- ¿Qué hace usted acá? -preguntó.
El francés, que solía siempre desvariar en las pocas charlas que solía sostener, dudó si realmente se dirigía a él. Muy en lo profundo anhelaba que le hablen, pero por nada del mundo deseaba que le suceda como aquella vez que una pitonisa viajera se aburrió de su charla por el simple hecho de haber afirmado que nació un 18 de enero de 1689, y que de ejercicio y vocación era jurista y filósofo.
-Sepa usted que no puede, ni le dejarán firmar esos libros -afirmó la mujer.

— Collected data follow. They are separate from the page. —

**config.mk**
```make
export PLATFORM = sky130hd
export DESIGN_NAME = dsp_dot_seq_flat
export DESIGN_NICKNAME = d
export VERILOG_FILES = /design/src/rtl/dsp_seq_pkg.sv /design/src/rtl/dsp_dot_seq_if.sv /design/src/rtl/dsp_seq_dly.sv /design/src/rtl/dsp_dot_seq.sv /design/src/flat_wrapper.sv
export SDC_FILE = /design/constraint.sdc
export NUM_CORES = 1
export LEC_CHECK = 0
export ABC_AREA = 0
export CORE_MARGIN = 10
export CORE_UTILIZATION = 40
export DETAILED_ROUTE_END_ITERATION = 10
export PLACE_DENSITY = 0.81
export SKIP_LAST_GASP = 1
export SLEW_MARGIN = 10
export SYNTH_ARGS = -nofsm -noshare
export SYNTH_HDL_FRONTEND = slang
export SYNTH_SLANG_ARGS = --single-unit
```
**constraint.sdc**
```tcl
create_clock -name CLK -period 6.5 [get_ports CLK]
set_input_delay 1.95 -clock CLK [delete_from_list [all_inputs] [get_ports CLK]]
set_output_delay 1.95 -clock CLK [all_outputs]
set_load 0.05 [all_outputs]
```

Recién ahí el europeo se dio cuenta de que frente a él, en una mesita ubicada en plena calle, se exponían unos libros que la gente firmaba al pasar.
- ¿Y para qué firman? -preguntó el francés.
- Piden que la justicia sea independiente -respondió ella.
Fue en ese momento que el filósofo recordó que hace muchos años él mismo planteó la idea fundamental, básica y esencial, de la independencia de poderes. Para él era indispensable la separación de éstos, porque bajo su criterio no podía entenderse una sociedad, que no fuese una tiranía, sin este concepto tan básico. Por ello fue que, cuando se enteró para qué eran los libros, se espantó. No fue un susto de sorpresa, fue más bien el miedo profundo a entender, de golpe y sin anestesia, las continuas persecuciones, las permanentes denuncias de corrupción, las sentencias injustas, los criminales favorecidos, los políticos medidos con distinta vara y las licencias ilegales de las que se jactaba el gobierno.
- Con razón el país está como está ーalcanzó a susurrar el galo, segundos antes de darse cuenta de que no estaba vivo y que era un alma en pena vagando por un país sin justicia.